Short theoretic material

 

Cirrhosis is a chronic diffuse condition characterized by replacement of liver cells by fibrotic tissue, which creates a nodular-appearing distortion of the normal liver architecture. This fibrosis represents the end result of a variety of etiologies of liver injury.

Hepatic Encephalopathy

Hepatic encephalopathy is the syndrome of disordered consciousness and altered neuromuscular activity that is seen in patients with acute or chronic hepatocellular failure or portosystemic shunting.

Mechanisms of Injury

The pathogenesis of hepatic encephalopathy is controversial, and numerous mediators have been implicated.

Precipitating factors include azotemia; acute liver failure; use of a tranquilizer, opioid, or sedative-hypnotic medication; GI hemorrhage; hypokalemia and alkalosis (diuretics and diarrhea); constipation; infection; high-protein diet; progressive hepatocellular dysfunction; and portosystemic shunts (surgical or TIPS).

Diagnosis

Presentation varies from subtle mental status changes to coma.

Asterixis (flapping tremor) is present in stages I-II of encephalopathy. This motor disturbance is not specific to hepatic encephalopathy.

The electroencephalogram shows slow, high-amplitude, and triphasic waves.

Determination of blood ammonia level is not a sensitive or specific test for hepatic encephalopathy.

Treatment

Diet

The rationale and benefit of dietary protein restriction is controversial. Once the patient is able to eat, a diet containing 30-40 g of protein per day is initiated. Special diets (vegetable protein or branched-chain amino acid enriched) may be beneficial in patients with encephalopathy that is refractory to the usual measures.

Medications

Medications include nonabsorbable disaccharides (lactulose, lactitol, and lactose in lactase-deficient patients) and antibiotics (neomycin, metronidazole, and rifaximin).

The initial dose of lactulose is 15-45 mL PO bid-qid. Maintenance dose should be adjusted to produce three to five soft stools per day. Oral lactulose should not be given to patients with an ileus or possible bowel obstruction.

Lactulose enemas (prepared by the addition of 300 mL lactulose to 700 mL distilled water) can also be administered.

Neomycin can be given by mouth (500-1,000 mg q6h) or as a retention enema (1% solution in 100-200 mL isotonic saline). Approximately 1%-3% of the administered dose of neomycin is absorbed, with the attendant risk of ototoxicity and nephrotoxicity. The risk of toxicity is increased in patients with renal insufficiency. Because lactulose is as effective as neomycin, it is preferred for initial and maintenance therapy.

Metronidazole (250 mg PO q8h) is useful for short-term therapy when neomycin is unavailable or poorly tolerated. Long-term metronidazole is not recommended due to its associated toxicities.

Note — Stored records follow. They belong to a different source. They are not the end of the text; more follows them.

This is an optimization exercise on Yosys and OpenROAD, whose aim is small area and a short achievable clock period, not a production implementation.
No functional check of the RTL was part of any run shown here.
Power figures rest on the tool's default switching activity, not on a simulated workload.

## flow/design.v (module list and top-level ports; edited modules follow where they fit)
// module mul32_pipe: 2612 lines
// module mul_fa: 6 lines
// module mul_xor2: 5 lines
// module mul_maj3: 5 lines
// module mul_ao21: 5 lines
// module mul_enc: 6 lines
// module mul_ha: 6 lines
module mul32_pipe(clk, rst, in_valid, a, b, out_valid, p);
  // ...
==> flow/flow/run.sh <==
#!/bin/bash
# Own layout flow: the standard ORFS flow (standard.sh), unchanged except that the
# port buffers that global placement inserts on every input and output use a plain buffer
# (buf_4) instead of the delay cell buffer_ports picks by default.
set -euo pipefail
export BUFFER_PORTS_ARGS="-buffer_cell sky130_fd_sc_hd__buf_4"
bash standard.sh finish > standard_flow.log 2>&1
==> flow/standard.sh <==
#!/bin/bash
# synth_recipe.tcl (not shown) runs the flow's synth.tcl, then flattens the netlist and writes it again
# the make line also repeats each setting of config.mk as NAME=value (left out here)
make -C /OpenROAD-flow-scripts/flow DESIGN_CONFIG=/design/flow/config.mk WORK_HOME=/design/flow/orfs CLKGATE_MAP_FILE= SYNTH_SCRIPT=/design/flow/synth_recipe.tcl "${@:-finish}"
==> flow/config.mk <==
export PLATFORM = sky130hd
export DESIGN_NAME = mul32_pipe
export DESIGN_NICKNAME = mul32_pipe
export VERILOG_FILES = /design/flow/design.v
export SDC_FILE = /design/flow/constraint.sdc
export NUM_CORES = 4
export LEC_CHECK = 0
export ABC_AREA = 1
export CAP_MARGIN = 20
export CORE_MARGIN = 2
export CORE_UTILIZATION = 50
export PLACE_DENSITY = 0.75
export SLEW_MARGIN = 20
export SYNTH_HIERARCHICAL = 1
==> flow/constraint.sdc <==
create_clock -name core_clock -period 2.5 [get_ports {clk}]
set_input_delay 0.5000 -clock core_clock [delete_from_list [all_inputs] [get_ports {clk}]]
set_output_delay 0.5000 -clock core_clock [all_outputs]
set_load 0.01 [all_outputs]
==> results.txt, run 1 <==
status=complete, no violations; CP Launch Type=register; Storage cell area=10760 um2; Syn-to-layout area delta=15.46%; I/O Buffers=131; CTS tree=built; period utilization=0.9669; Yosys reg bits=537; delay-heaviest family, CP=adder cells; Synth Cell Area=34580 um2; Synth Area per Inst=11.02 um2; largest net degree at the start of global routing=34; area of the multi-input gates=21840 um2; I/O Pins=132; Seq pwr share=0.287; cell accounting for the most synthesized area=dfxtp_1; Die H=267.0 um; num tapcells=931; met2 Track Usage GR=0.4285; PwrDens=1291 nW/um2; Max stage delay on crit path=0.49 ns; CP bufs+invs=0; n_diodes=1; Synth Area in Adders=0.3381; Root Driver=clkbuf_16; final WL=91900 um; Max-Slew Margin vs Limit=0.6111; H-tree depth=2; Post-route DRC=0; Synth Area in Compound Gates=0.1026; first-pass GRT wire length=144600 um; vias in the first global route=25730; Most Used Layer, Global Route=met2; Critical Path Stages=9; Psw=20.77 mW; Non-Clock Buffer Count=375; hpwl dp=71660 um; commonest non-fill, non-tap cell in the layout=dfxtp_1; M1 WL=36060 um; aggregate global routing overflow=0; DR top layer=met5; crit path DAT=2.92 ns; Yosys top cell area share=0.3109; most instantiated cells after synthesis=dfxtp_1 (537), xnor2_1 (513), o22ai_1 (511), fa_1 (499), nand2_1 (215); R2R setup slack=0.08 ns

Rifaximin 400 mg is a new antibiotic with a very good safety profile that is used as an alternative to neomycin and metronidazole.

Combination therapy with lactulose and any of the antibiotics mentioned above should be considered in cases that are refractory to either agent alone.

Portal Hypertension

Portal hypertension is the main complication of cirrhosis, and is characterized by increased resistance to portal flow and increased portal venous inflow. Portal hypertension is established by determining the pressure difference between the hepatic vein and the portal vein (pressure gradient >10 mm Hg).

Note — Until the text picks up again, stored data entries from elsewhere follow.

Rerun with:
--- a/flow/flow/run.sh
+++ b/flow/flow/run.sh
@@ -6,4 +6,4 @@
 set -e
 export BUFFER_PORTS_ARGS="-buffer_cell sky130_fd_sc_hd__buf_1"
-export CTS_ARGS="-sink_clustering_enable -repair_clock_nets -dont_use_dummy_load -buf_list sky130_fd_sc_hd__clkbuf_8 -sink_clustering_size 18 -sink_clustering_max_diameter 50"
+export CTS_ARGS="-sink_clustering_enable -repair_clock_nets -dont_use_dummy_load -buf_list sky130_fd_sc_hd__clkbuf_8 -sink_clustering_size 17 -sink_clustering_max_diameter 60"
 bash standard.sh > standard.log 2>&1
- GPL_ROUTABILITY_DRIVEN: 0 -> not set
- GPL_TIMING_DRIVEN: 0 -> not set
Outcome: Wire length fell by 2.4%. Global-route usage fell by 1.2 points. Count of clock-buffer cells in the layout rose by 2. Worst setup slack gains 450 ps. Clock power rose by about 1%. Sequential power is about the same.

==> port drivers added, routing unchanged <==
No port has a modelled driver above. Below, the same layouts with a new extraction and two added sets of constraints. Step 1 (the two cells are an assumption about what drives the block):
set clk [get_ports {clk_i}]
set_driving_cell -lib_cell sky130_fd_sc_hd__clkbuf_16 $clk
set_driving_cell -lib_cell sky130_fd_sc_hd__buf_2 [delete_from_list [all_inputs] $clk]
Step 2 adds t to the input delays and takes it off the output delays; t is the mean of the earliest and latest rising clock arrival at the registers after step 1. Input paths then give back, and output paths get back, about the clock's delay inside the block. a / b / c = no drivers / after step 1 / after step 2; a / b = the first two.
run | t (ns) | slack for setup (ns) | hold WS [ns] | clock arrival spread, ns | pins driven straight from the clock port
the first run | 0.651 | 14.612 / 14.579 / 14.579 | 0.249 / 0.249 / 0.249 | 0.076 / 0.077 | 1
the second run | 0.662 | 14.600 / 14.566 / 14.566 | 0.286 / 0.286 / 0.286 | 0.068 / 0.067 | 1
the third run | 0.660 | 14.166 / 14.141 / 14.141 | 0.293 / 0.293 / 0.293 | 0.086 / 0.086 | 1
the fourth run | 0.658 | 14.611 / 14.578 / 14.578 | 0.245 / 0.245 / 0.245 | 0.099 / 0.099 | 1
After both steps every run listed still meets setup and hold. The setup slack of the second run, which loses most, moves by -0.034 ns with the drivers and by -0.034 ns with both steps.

Direct and indirect clinical consequences of portal hypertension include esophageal and gastric varices, portal hypertensive gastropathy, ascites, hepatorenal syndrome, and spontaneous bacterial peritonitis.

Etiology

Causes of portal hypertension in patients without cirrhosis include idiopathic portal hypertension, schistosomiasis, congenital hepatic fibrosis, sarcoidosis, cystic fibrosis, arteriovenous fistulas, splenic and portal vein thrombosis, myeloproliferative diseases, nodular regenerative hyperplasia, and focal nodular hyperplasia.

Diagnosis

Clinical Presentation

Portal hypertension frequently complicates cirrhosis and presents with ascites, GI bleeding from esophageal or gastric varices or portal hypertensive gastropathy, and splenomegaly.

Imaging

Ultrasonography, CT, and MRI showing cirrhosis, splenomegaly, collateral venous circulation, and ascites are suggestive of portal hypertension.

Diagnostic Procedures

Upper endoscopy showing varices (esophageal or gastric) or portal hypertensive gastropathy

Transjugular portal pressure measurements

 

Ascites

Ascites is the abnormal (>25 mL) accumulation of fluid within the peritoneal cavity. Causes of ascites besides cirrhosis include cancer (peritoneal carcinomatosis), heart failure, tuberculosis, pancreatic disease, nephrotic syndrome, surgery or trauma to the lymphatic system or ureters, and serositis.

Diagnosis

Clinical Presentation

Presentation ranges from ascites detected only by imaging methods to a distended, bulging abdomen on physical examination. Percussion of the abdomen reveals shifting dullness.

Imaging

Ultrasonography, CT, and MRI are sensitive methods to detect ascites.

Laboratory Studies

A serum to ascites albumin gradient (SAAG) that is >1.1 g/dL indicates portal hypertension-related ascites (97% specificity).

An SAAG of <1.1 g/dL is found in nephrotic syndrome, peritoneal carcinomatosis, serositis, tuberculosis, and biliary or pancreatic ascites.

Diagnostic Procedures

Paracentesis should be performed for diagnosis (e.g., new-onset ascites, suspicion of malignant ascites, or spontaneous bacterial peritonitis [SBP]) or as a therapeutic maneuver when tense ascites causes significant discomfort or respiratory compromise.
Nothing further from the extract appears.